Yes. The configurations you describe are entirely possible and are believed to have direct analogues in the Earth's past. We currently have an East-West divide in our major continental bodies (Americas vs. Afro-Eurasia), and the North-South split is pretty much what the Tethys ocean did to godwanaland about 200 million years ago if I recall correctly.
If you wish to get technical, plate tectonics and RRR-triple-junctions would give you the mechanism you require for splitting a supercontinent into two (google the formation of the atlantic ocean for less technical references), and the final trench closure prior to the formation of pangaea-esque supercontinents also provides a similar geography.
EDIT.
by ocean i mean not a sprawling one like earth has but more like a
strip spanning either along the equator or along the meridian.

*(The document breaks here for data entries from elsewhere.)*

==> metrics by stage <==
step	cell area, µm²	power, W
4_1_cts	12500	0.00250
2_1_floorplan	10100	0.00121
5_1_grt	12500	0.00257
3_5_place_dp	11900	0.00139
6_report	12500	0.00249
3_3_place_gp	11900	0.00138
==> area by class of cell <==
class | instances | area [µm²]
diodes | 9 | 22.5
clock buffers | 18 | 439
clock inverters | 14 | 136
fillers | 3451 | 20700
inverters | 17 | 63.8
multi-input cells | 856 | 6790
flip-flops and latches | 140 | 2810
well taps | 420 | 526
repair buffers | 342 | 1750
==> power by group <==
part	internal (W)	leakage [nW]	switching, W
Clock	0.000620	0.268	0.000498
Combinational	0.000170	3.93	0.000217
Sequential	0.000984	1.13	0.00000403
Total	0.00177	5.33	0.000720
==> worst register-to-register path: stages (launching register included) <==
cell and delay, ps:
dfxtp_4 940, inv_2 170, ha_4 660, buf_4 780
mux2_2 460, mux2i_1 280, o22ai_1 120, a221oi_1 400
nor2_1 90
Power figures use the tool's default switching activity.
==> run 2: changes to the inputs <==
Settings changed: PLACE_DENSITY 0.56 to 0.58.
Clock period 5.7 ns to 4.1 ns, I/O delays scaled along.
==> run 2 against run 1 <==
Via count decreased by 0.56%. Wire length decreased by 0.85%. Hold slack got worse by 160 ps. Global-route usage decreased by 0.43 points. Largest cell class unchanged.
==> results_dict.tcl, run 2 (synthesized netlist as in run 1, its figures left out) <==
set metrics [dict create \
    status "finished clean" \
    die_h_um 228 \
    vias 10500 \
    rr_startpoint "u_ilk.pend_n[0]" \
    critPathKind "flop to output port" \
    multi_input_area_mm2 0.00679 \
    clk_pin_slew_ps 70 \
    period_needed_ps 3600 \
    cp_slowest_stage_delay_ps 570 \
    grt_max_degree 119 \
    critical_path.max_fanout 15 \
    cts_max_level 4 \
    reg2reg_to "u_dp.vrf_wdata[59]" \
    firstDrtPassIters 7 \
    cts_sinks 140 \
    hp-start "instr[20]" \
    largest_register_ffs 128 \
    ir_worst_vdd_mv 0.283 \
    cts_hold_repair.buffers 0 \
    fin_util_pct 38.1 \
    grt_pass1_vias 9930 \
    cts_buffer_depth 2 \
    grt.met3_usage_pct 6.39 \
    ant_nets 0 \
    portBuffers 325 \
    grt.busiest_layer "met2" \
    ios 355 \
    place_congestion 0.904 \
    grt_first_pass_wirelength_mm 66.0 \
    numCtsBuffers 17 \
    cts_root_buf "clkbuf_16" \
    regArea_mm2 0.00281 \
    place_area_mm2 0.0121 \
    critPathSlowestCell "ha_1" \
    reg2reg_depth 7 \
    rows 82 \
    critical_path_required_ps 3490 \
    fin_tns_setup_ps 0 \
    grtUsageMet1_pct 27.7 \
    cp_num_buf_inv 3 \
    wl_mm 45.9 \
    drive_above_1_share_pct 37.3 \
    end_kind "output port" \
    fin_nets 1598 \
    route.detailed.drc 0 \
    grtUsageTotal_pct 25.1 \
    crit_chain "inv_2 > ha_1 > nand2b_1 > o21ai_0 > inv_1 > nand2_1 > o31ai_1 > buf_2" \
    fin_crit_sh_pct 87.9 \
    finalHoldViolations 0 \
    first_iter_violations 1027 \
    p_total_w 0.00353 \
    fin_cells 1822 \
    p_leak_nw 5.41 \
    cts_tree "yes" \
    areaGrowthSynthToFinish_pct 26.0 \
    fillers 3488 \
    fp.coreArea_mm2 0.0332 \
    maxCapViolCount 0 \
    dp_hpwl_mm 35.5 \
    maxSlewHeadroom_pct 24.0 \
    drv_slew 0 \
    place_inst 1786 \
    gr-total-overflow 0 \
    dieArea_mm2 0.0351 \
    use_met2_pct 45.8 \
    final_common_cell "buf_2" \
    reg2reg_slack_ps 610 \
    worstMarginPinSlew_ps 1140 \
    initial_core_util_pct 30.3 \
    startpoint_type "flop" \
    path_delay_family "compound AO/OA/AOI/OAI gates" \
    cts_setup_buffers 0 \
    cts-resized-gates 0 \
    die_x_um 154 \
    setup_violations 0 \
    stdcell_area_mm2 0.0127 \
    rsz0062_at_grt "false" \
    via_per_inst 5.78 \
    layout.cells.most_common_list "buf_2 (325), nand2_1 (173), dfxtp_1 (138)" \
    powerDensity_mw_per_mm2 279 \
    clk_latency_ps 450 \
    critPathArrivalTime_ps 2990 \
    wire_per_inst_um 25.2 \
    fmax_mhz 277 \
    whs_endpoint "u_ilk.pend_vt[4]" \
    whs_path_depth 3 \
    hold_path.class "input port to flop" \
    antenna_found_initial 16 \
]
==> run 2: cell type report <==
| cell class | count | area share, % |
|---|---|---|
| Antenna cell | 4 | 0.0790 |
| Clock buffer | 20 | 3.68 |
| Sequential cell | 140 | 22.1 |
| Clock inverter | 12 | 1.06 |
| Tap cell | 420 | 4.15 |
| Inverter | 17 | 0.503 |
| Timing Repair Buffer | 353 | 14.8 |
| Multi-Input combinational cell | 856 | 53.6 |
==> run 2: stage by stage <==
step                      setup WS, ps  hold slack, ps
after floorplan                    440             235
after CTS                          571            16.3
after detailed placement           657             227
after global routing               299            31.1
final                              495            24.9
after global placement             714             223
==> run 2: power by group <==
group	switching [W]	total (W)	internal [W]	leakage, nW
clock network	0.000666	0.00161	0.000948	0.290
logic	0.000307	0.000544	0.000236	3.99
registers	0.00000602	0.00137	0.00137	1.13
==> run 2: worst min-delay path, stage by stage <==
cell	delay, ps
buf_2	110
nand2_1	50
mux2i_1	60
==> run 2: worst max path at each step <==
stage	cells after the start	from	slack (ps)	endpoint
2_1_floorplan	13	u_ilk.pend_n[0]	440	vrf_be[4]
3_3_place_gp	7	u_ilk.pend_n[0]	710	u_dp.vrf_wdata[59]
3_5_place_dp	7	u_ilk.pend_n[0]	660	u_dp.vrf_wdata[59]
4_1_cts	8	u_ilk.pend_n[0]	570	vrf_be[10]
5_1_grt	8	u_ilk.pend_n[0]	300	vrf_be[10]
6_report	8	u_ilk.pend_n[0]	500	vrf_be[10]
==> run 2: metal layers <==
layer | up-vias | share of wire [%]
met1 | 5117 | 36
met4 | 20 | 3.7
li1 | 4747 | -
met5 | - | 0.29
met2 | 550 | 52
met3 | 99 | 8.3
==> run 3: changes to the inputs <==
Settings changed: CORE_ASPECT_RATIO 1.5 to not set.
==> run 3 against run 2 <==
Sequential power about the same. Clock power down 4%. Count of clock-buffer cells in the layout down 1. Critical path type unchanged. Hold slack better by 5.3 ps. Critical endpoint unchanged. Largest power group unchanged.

How much "mostly land" are we talking about then? Your continents are fully separated by water right? If you wish to maintain a vaguely earth-like biome you'll need large oceans to act as a reservoir for rainwater. Even then, the interior of supercontinents is INCREDIBLY dry due to water sources being a long way away (rainclouds exhaust water prior to reaching the central interior). If the planet you're thinking of is 75%-80% land it will be very very very dry and desertlike.
Regardless, the plate tectonics I outline above are unchanged (barring some technical details about dewatering reactions' importance in lowering mantle viscosity near trenches). You can totally have the scenario you describe. If the oceans are very small you might have exposed basalt (Earth's oceanic plates) between the continents -- which seem to rise above the basalt plains like high mesas.